It feels like the end: the end of studying, the end of cohabiting, the end of the best friendship group and the end of all the happiness of the now. Suddenly we’re living in the future, talking about next year, the next still implying the coming September because regardless of how much we are looking forward to and planning for the future we’re holding onto the idea of the academic year because we’ve never known anything else. We’re young and we only see a world full of possibilities: people are going travelling, people are moving to London, people are staying in Bristol. People know things: pathways and futures. And I… am floundering in a sea of uncertainty where the waves that crash against me cloud my vision, distort sound and drag me further from reality.
I’m in my grotty student house on the sticky leather sofa sitting with the arms wrapped around my legs, a defensive posture, perched on the arm of the sofa like I’m not really meant to be there at all. My housemate bumbles into the kitchen; I’m not really in the mood for talking but he asks me how my day was. Somewhere my mind is telling me that I must have chosen to sit in our living space because I want to talk. I’m not sure what words I said because I only hear sounds coming out of my mouth as if my brain can’t quite process the reality. I tell him that I’ve quit my art foundation course because I feel down. And I look at him and await questions that I have no desire to answer and judgements that I do not want to confront, but they don’t come. Instead he comes over to me and hugs me and I cry; I cry because I don’t want things to change, I cry for a future that has not yet happened and I cry because someone is holding me and I really need to be held.
Then I’m on my bed and I have the phone in my hand, my arms wrapped around my legs in that same defensive posture. The doctor’s surgery is ringing and I feel so sure that I’m going to hang up. I’ve practised what I’m going to say, how I’m going to phrase it, that thing that I don’t want to say. I’ve thought it but somehow to say it out loud makes it real, and maybe, maybe I don’t want to be happy. Maybe I don’t want to talk about it and get help, maybe I’m happy being unhappy – did anyone ever think of that? But the thoughts are broken when the receptionist answers and somehow I’m still there. I’m still real and I’m still the person who is holding a phone about to say that I am depressed. And it happens, just like that, I’ve said it plain and clear: I’m depressed, I need an appointment.
This is one fragment of a lot of different moments that feature me and depression. But it’s an important snapshot: one that signifies action and change. And it’s an important moment to talk about in the context of mental health now, when conversations are happening more freely and more work is being done to have these conversations.
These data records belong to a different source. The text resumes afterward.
==> src/rtl/avmm_rd_pkg.sv <==
// Shared types and the address-derived beat pattern for the Avalon-MM read responder.
package avmm_rd_pkg;

  localparam int unsigned BEAT_BYTES  = 8;
  localparam int unsigned ADDR_LSB    = 3;
  localparam int unsigned WORD_ADDR_W = 61;
  localparam int unsigned BCNT_W      = 8;
  localparam int unsigned SEED_W      = 32;

  // burstcount holds the effective beat count (a request of 0 is stored as 1)
  typedef struct packed {
    logic [WORD_ADDR_W-1:0] word_addr;
    logic [BCNT_W-1:0]      burstcount;
    logic [BEAT_BYTES-1:0]  byteenable;
    logic [SEED_W-1:0]      seed;
  } rd_cmd_t;

  function automatic logic [63:0] beat_data(input logic [31:0]           addr,
                                            input logic [SEED_W-1:0]     seed,
                                            input logic [BEAT_BYTES-1:0] be);
    logic [63:0] d;
    d = {addr ^ seed, addr};
    for (int i = 0; i < int'(BEAT_BYTES); i++) begin
      if (!be[i]) d[8*i +: 8] = 8'h00;
    end
    return d;
  endfunction

endpackage

==> src/rtl/avmm_rd_cmd_fifo.sv <==
// Synchronous FIFO of read commands; head is visible whenever empty is low.
module avmm_rd_cmd_fifo
  import avmm_rd_pkg::*;
#(
  parameter int unsigned DEPTH = 4
) (
  input  logic    clk,
  input  logic    reset,
  input  logic    push,
  input  rd_cmd_t push_cmd,
  input  logic    pop,
  output rd_cmd_t head,
  output logic    full,
  output logic    empty
);

  localparam int unsigned PTR_W  = (DEPTH > 1) ? $clog2(DEPTH) : 1;
  localparam int unsigned FILL_W = $clog2(DEPTH + 1);

  rd_cmd_t           mem [DEPTH];
  logic [PTR_W-1:0]  wr_ptr;
  logic [PTR_W-1:0]  rd_ptr;
  logic [FILL_W-1:0] count;
  logic              push_ok;
  logic              pop_ok;

  function automatic logic [PTR_W-1:0] ptr_inc(input logic [PTR_W-1:0] p);
    return (p == PTR_W'(DEPTH - 1)) ? '0 : p + PTR_W'(1);
  endfunction

  assign full    = (count == FILL_W'(DEPTH));
  assign empty   = (count == '0);
  assign push_ok = push && !full;
  assign pop_ok  = pop && !empty;
  assign head    = mem[rd_ptr];

  always_ff @(posedge clk) begin
    if (push_ok) mem[wr_ptr] <= push_cmd;
  end

  always_ff @(posedge clk or posedge reset) begin
    if (reset) begin
      wr_ptr <= '0;
      rd_ptr <= '0;
      count  <= '0;
    end else begin
      if (push_ok) wr_ptr <= ptr_inc(wr_ptr);
      if (pop_ok)  rd_ptr <= ptr_inc(rd_ptr);
      case ({push_ok, pop_ok})
        2'b10:   count <= count + FILL_W'(1);
        2'b01:   count <= count - FILL_W'(1);
        default: count <= count;
      endcase
    end
  end

endmodule

==> src/rtl/avmm_rd_responder.sv <==
// Avalon-MM pipelined burst read slave returning an address/seed-derived pattern
// with fixed latency, bounded outstanding commands and periodic stall injection.
module avmm_rd_responder
  import avmm_rd_pkg::*;
#(
  parameter int unsigned ADDR_WIDTH      = 32,
  parameter int unsigned DATA_WIDTH      = 64,
  parameter int unsigned BURST_WIDTH     = 4,
  parameter int unsigned READ_LATENCY    = 2,
  parameter int unsigned MAX_OUTSTANDING = 4
) (
  input  logic                   clk,
  input  logic                   reset,
  input  logic                   slave_read,
  input  logic [ADDR_WIDTH-1:0]  slave_address,
  input  logic [BURST_WIDTH-1:0] slave_burstcount,
  input  logic [7:0]             slave_byteenable,
  output logic                   slave_waitrequest,
  output logic [DATA_WIDTH-1:0]  slave_readdata,
  output logic                   slave_readdatavalid,
  input  logic [31:0]            cfg_seed,
  input  logic [7:0]             cfg_stall_period,
  output logic [3:0]             outstanding
);

  localparam int unsigned PIPE_STAGES = READ_LATENCY - 1;

  typedef enum logic {S_IDLE, S_BURST} state_t;

  state_t                state, state_nxt;
  rd_cmd_t               cur, cur_nxt;
  logic                  rd_vld, rd_vld_nxt;
  logic                  rd_last, rd_last_nxt;
  logic [DATA_WIDTH-1:0] rd_data, rd_data_nxt;
  logic [3:0]            out_cnt;
  logic [7:0]            stall_cnt;
  logic                  stall_hit;
  logic                  accept;
  logic                  retire;
  rd_cmd_t               acc_cmd;
  logic                  pipe_vld;
  rd_cmd_t               pipe_cmd;
  logic                  q_push, q_pop, q_full, q_empty;
  rd_cmd_t               q_head;
  logic                  src_vld;
  rd_cmd_t               src;
  logic                  load;
  logic                  bypass;

  // Byte address of a beat, wrapped to ADDR_WIDTH and presented as 32 bits.
  function automatic logic [31:0] byte_addr32(input logic [WORD_ADDR_W-1:0] w);
    logic [ADDR_WIDTH-1:0] a;
    a = ADDR_WIDTH'(64'(w) << ADDR_LSB);
    return 32'(a);
  endfunction

  assign stall_hit         = (cfg_stall_period != 8'd0) &&
                             (stall_cnt == cfg_stall_period - 8'd1);
  assign slave_waitrequest = reset || stall_hit || (out_cnt == 4'(MAX_OUTSTANDING));
  assign accept            = slave_read && !slave_waitrequest;
  assign retire            = rd_vld && rd_last;
  assign outstanding       = out_cnt;
  assign slave_readdata    = rd_data;
  assign slave_readdatavalid = rd_vld;

  always_comb begin
    acc_cmd            = '0;
    acc_cmd.word_addr  = WORD_ADDR_W'(slave_address >> ADDR_LSB);
    acc_cmd.burstcount = (slave_burstcount == '0) ? BCNT_W'(1) : BCNT_W'(slave_burstcount);
    acc_cmd.byteenable = slave_byteenable;
    acc_cmd.seed       = cfg_seed;
  end

  // Free-running stall counter; a shrinking period wraps it back to zero at once.
  always_ff @(posedge clk or posedge reset) begin
    if (reset) begin
      stall_cnt <= '0;
    end else if (cfg_stall_period == 8'd0 || stall_cnt >= cfg_stall_period - 8'd1) begin
      stall_cnt <= '0;
    end else begin
      stall_cnt <= stall_cnt + 8'd1;
    end
  end

  // Latency pipeline; the registered beat output supplies the final stage.
  generate
    if (PIPE_STAGES == 0) begin : g_no_pipe
      assign pipe_vld = accept;
      assign pipe_cmd = acc_cmd;
    end else begin : g_pipe
      logic    stg_vld [PIPE_STAGES];
      rd_cmd_t stg_cmd [PIPE_STAGES];

      always_ff @(posedge clk or posedge reset) begin
        if (reset) begin
          for (int i = 0; i < int'(PIPE_STAGES); i++) begin
            stg_vld[i] <= 1'b0;
            stg_cmd[i] <= '0;
          end
        end else begin
          stg_vld[0] <= accept;
          stg_cmd[0] <= acc_cmd;
          for (int i = 1; i < int'(PIPE_STAGES); i++) begin
            stg_vld[i] <= stg_vld[i-1];
            stg_cmd[i] <= stg_cmd[i-1];
          end
        end
      end

      assign pipe_vld = stg_vld[PIPE_STAGES-1];
      assign pipe_cmd = stg_cmd[PIPE_STAGES-1];
    end
  endgenerate

  // Queued commands are older than the one leaving the pipeline, so they go first.
  always_comb begin
    src_vld = !q_empty || pipe_vld;
    src     = q_empty ? pipe_cmd : q_head;
    load    = (state == S_IDLE) && src_vld;
    q_pop   = load && !q_empty;
    bypass  = load && q_empty;
    q_push  = pipe_vld && !bypass && !q_full;
  end

  avmm_rd_cmd_fifo #(
    .DEPTH (MAX_OUTSTANDING)
  ) u_ready_q (
    .clk      (clk),
    .reset    (reset),
    .push     (q_push),
    .push_cmd (pipe_cmd),
    .pop      (q_pop),
    .head     (q_head),
    .full     (q_full),
    .empty    (q_empty)
  );

  // Beat FSM: cur holds the next beat's word address and the beats still to send.
  always_comb begin
    state_nxt   = state;
    cur_nxt     = cur;
    rd_vld_nxt  = 1'b0;
    rd_last_nxt = 1'b0;
    rd_data_nxt = '0;
    case (state)
      S_IDLE: begin
        if (src_vld) begin
          rd_vld_nxt         = 1'b1;
          rd_last_nxt        = (src.burstcount == BCNT_W'(1));
          rd_data_nxt        = DATA_WIDTH'(beat_data(byte_addr32(src.word_addr),
                                                     src.seed, src.byteenable));
          cur_nxt            = src;
          cur_nxt.word_addr  = src.word_addr + WORD_ADDR_W'(1);
          cur_nxt.burstcount = src.burstcount - BCNT_W'(1);
          if (src.burstcount != BCNT_W'(1)) state_nxt = S_BURST;
        end
      end
      S_BURST: begin
        rd_vld_nxt         = 1'b1;
        rd_last_nxt        = (cur.burstcount == BCNT_W'(1));
        rd_data_nxt        = DATA_WIDTH'(beat_data(byte_addr32(cur.word_addr),
                                                   cur.seed, cur.byteenable));
        cur_nxt.word_addr  = cur.word_addr + WORD_ADDR_W'(1);
        cur_nxt.burstcount = cur.burstcount - BCNT_W'(1);
        if (cur.burstcount == BCNT_W'(1)) state_nxt = S_IDLE;
      end
      default: state_nxt = S_IDLE;
    endcase
  end

  always_ff @(posedge clk or posedge reset) begin
    if (reset) begin
      state   <= S_IDLE;
      cur     <= '0;
      rd_vld  <= 1'b0;
      rd_last <= 1'b0;
      rd_data <= '0;
      out_cnt <= '0;
    end else begin
      state   <= state_nxt;
      cur     <= cur_nxt;
      rd_vld  <= rd_vld_nxt;
      rd_last <= rd_last_nxt;
      rd_data <= rd_data_nxt;
      case ({accept, retire})
        2'b10:   out_cnt <= out_cnt + 4'd1;
        2'b01:   out_cnt <= out_cnt - 4'd1;
        default: out_cnt <= out_cnt;
      endcase
    end
  end

endmodule

==> config.mk <==
export PLATFORM = sky130hd
export DESIGN_NAME = avmm_rd_responder
export DESIGN_NICKNAME = d
export VERILOG_FILES = /design/src/rtl/avmm_rd_pkg.sv /design/src/rtl/avmm_rd_cmd_fifo.sv /design/src/rtl/avmm_rd_responder.sv
export SDC_FILE = /design/constraint.sdc
export NUM_CORES = 1
export LEC_CHECK = 0
export CORE_MARGIN = 2
export CORE_UTILIZATION = 53
export DETAILED_ROUTE_END_ITERATION = 10
export HOLD_SLACK_MARGIN = 0.06
export PLACE_DENSITY = 0.78
export SLEW_MARGIN = 0
export SYNTH_ARGS = -nofsm -noshare
export SYNTH_HDL_FRONTEND = slang
export SYNTH_SLANG_ARGS = --single-unit
==> constraint.sdc <==
create_clock -name clk -period 9.5 [get_ports clk]
set_clock_uncertainty 0.05 [all_clocks]
set_input_delay 1.9 -clock clk [delete_from_list [all_inputs] [get_ports clk]]
set_output_delay 1.9 -clock clk [all_outputs]
set_load 0.005 [all_outputs]
==> summary.txt <==
Status
  • Outcome: finished clean

Timing
  • # setup viols final: 0
  • Final slew viol count: 0
  • Total negative slack: 0 ps
  • Final Hold Viols: 0
  • Worst Setup Slack, final: around 3100 ps
  • Unrepaired setup endpoints after global routing: no
  • Final worst path period need: about 6400 ps
  • Worst-margin pin slew: approximately 1200 ps
  • Final period util: 67.6%
  • Highest clock rate: between 0.15 and 0.2 GHz
  • Slew margin rel.: about a fifth

Power
  • Max rail drop VDD: about 0.00016 V
  • Part of the power in combinational logic: a little under a third
  • Psw: around 2.5 mW
  • Cell Pwr Density: 305 nW/um2
  • Leakage: 9.69 nW
  • Power, Total: 7.71 mW
  • Internal Power: about 5.2 mW
  • Switch share: approximately a third
  • Clock share of power: a little over a quarter
  • Seq pwr share: roughly two fifths

Critical path
  • Crit-path max FO: 3
  • Setup Crit Path Kind: primary input to output port
  • Crit. End Element: output port
  • Critical path startpoint category: primary input
  • Origin of the critical flop-to-flop path: u_ready_q.rd_ptr[0]$_DFFE_PP0P_
  • Worst Setup SP: cfg_stall_period[0]
  • Data required, critical path: ~7600 ps
  • Worst path arrival time: about 4500 ps

Final layout
  • Final core occ: between 60% and 70%
  • Most common cell after layout, fill and taps aside: edfxtp_1
  • Final Non-Filler Cells: 2150
  • # diodes: 0
  • Final net count: 1696
  • Commonest cells after routing, fill and taps aside: 292 x edfxtp_1, 232 x dfrtp_1, 155 x nand2_1
  • Filler cells: approximately 2900
  • Share of layout cells above drive strength 1: between 10% and 20%
  • Area Overhead vs Synth: 17.5%

Placed design
  • Pre-CTS setup slack: 3100 ps
  • Post-DP HPWL: between 20 and 30 mm
  • Port bufs: 150
  • Placed instance count: around 2100
  • Final GP Congestion: ~0.84

Synthesis
  • Avg Inst Size Synth: 15.1 um2
  • Post-synthesis adder-cell area fraction: roughly 1.7%
  • #FFs+latches synth: between 500 and 600
  • Cell taking the most area after synthesis: edfxtp_1
  • Syn Std Cell Area: 21500 um2
  • Top FF cell, synth: edfxtp_1
  • YS warnings: 0
  • Cells after synthesis: 1429
  • Synth unique cells: 65
  • XOR/XNOR Fraction of Synth Area: 4.19%
  • Mux cell area share after synthesis: around 11%
  • Post-synth top area share: 40.7%
  • Complex-gate fraction of the synthesized area: 5.21%
  • Largest family of logic cells by synthesized area: multiplexers
  • Number of synthesized flops with an enable pin: 292
  • Simple-gate share of the synthesized area: under 10%
  • Top cells by area, synth: edfxtp_1 41%, dfrtp_1 27%, mux4_2 6.4%
  • Register area share after synthesis: between 60% and 70%
  • Async set-reset flop share out of synthesis: ~44%

Route
  • Vias per Instance: slightly below 6
  • Total Wirelength: ~48 mm
  • Number of iterations in the first detailed-routing pass: 5
  • ANT nets after route: 0
  • Vias: between 10000 and 15000
  • Routed WL per cell: between 20 and 25 um
  • Starting DRT DRC Count: 1065
  • Post-route DRC: 0

Floorplanning
  • Core ar.: between 30000 and 40000 um2
  • Num ports: between 150 and 200
  • Initial Util: 53.9%
  • Chip Width: around 210 um
  • Die H: between 200 and 250 um
  • DIE AREA: 42200 um2
  • Row count: 73

Clocking
  • Root Buffer: clkbuf_16
  • CTS H-tree depth: 2
  • Worst-Skew Late Latency: 590 ps
  • CTS tree: yes
  • Postcts setup bufs: 0
  • Max clock buf depth: 3
  • Clk sink count: 526
  • Total CTS buffers: 52
  • Post_cts resized: 0
  • Cts hold-fix bufs: 0
  • Clock transition at path regs: ~60 ps

Global route
  • Global-route total usage across every layer: between 20% and 30%
  • Largest net degree at the start of global routing: 115
  • Total gr overflow: 0
  • Antenna violations before repair: 3
  • First-pass GRT wire length: 74.6 mm
  • Vias in the first global route: about 13000

Worst hold path
  • Hold Crit Start: cur[34]$_DFFE_PP0P_
  • Hold Path Class: register to register

Flow run
  • Max_cap viols: 0
## worst max-delay path: stages
cell	delay, ps
clkdlybuf4s50_1	430
inv_1	110
ha_1	190
nand2_1	80
or3_1	340
xor2_1	160
ha_1	290
nand4_1	120
nor2_1	70
a211oi_1	260
inv_1	70
clkdlybuf4s50_1	440
## cells in the mapped netlist (14+ instances only)
master,instances
buf_1,14
nand3_1,50
dfrtp_1,234
nor3_1,15
o21ai_0,91
o22ai_1,29
ha_1,26
nand4_1,21
a21oi_1,24
edfxtp_1,292
mux2i_1,63
nor2_1,47
mux4_2,61
xor2_1,28
clkbuf_1,32
inv_1,25
xnor2_1,75
nand2_1,156
## stage by stage
stage	area [um2]	hold WS, ps
2_1_floorplan	21500	389
3_3_place_gp	23500	400
3_5_place_dp	23500	406
4_1_cts	25300	421
5_1_grt	25300	443
6_report	25300	417
## state kept, by name, summed over array words and instances, names as in the netlist
name	count
g_pipe.stg_vld	1
u_ready_q.count	3
g_pipe.stg_cmd	73
outstanding	4
slave_readdata	61
cur	77
u_ready_q.rd_ptr	2
state	1
stall_cnt	8
rd_last	1
u_ready_q.wr_ptr	2
u_ready_q.mem	292
slave_readdatavalid	1
## kinds of logic (layout without fill, tap and decap cells)
logic type | Yosys count | in the layout
buffers and inverters | 94 | 288
AND/OR/NAND/NOR | 344 | 344
XOR/XNOR | 103 | 103
AO/OA/AOI/OAI | 187 | 187
multiplexers | 146 | 146
other | 1 | 3
adder cells (fa/ha/maj) | 28 | 28
flip-flops | 526 | 526
## metal layers
| layer | vias up | global-route usage (%) | part of all wire (%) |
|---|---|---|---|
| met3 | 113 | 3.22 | 7.4 |
| li1 | 5627 | - | - |
| met1 | 6514 | 32.6 | 41 |
| met2 | 560 | 37.3 | 48 |
| met4 | 0 | 10.6 | 3.9 |
| met5 | - | 0 | 0 |
## final timing paths
kind	cells after the start	to	slack (ps)
setup / recovery	12	slave_waitrequest	3080
hold / removal	2	cur[34]$_DFFE_PP0P_	420
setup reg to reg	8	cur[69]$_DFFE_PP0P_	4850
hold reg to reg	2	cur[34]$_DFFE_PP0P_	420
max in group asynchronous	3	slave_readdata[33]$_DFF_PP0_	6200
min in group asynchronous	2	stall_cnt[7]$_DFF_PP0_	1790
## power by group through the flow
stage,clock [mW],combinational [mW],sequential (mW)
CTS,2.13,2.39,3.22
global route,2.22,2.60,3.28
floorplan,0,1.73,3.10
finish,2.09,2.39,3.22
global placement,0,2.30,3.23
detailed placement,0,2.37,3.26
## cell type report
cell class | count | area, um2 | area share, %
Sequential cell | 526 | 14600 | 57.8
Multi-Input combinational cell | 811 | 6500 | 25.7
Clock buffer | 75 | 1640 | 6.47
Timing Repair Buffer | 165 | 1610 | 6.38
Tap cell | 525 | 657 | 2.60
Clock inverter | 23 | 159 | 0.628
Inverter | 25 | 101 | 0.401
(Power assumes the default switching activity.)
Thinking about this moment now, I think about just how important this is to think about: how do we find a language to communicate how we are feeling when words themselves seem inadequate. How do we manage to get these words out of our minds and into the world? Because then, and only then, will things change – for me, when these words came out, when I started finding a language I started thinking about how I could manage my feelings and, most importantly, who could help me do this.
It would be dishonest to leave an image of a person who is now completely content: I’m not. I still question the world, I question my place in it and I still get the sense that everything is not really okay. But… I have become a lot better at recognising those feelings and exploring them, and remembering that I can say I’m depressed because I’ve said it before. And in fact, that loads of people have.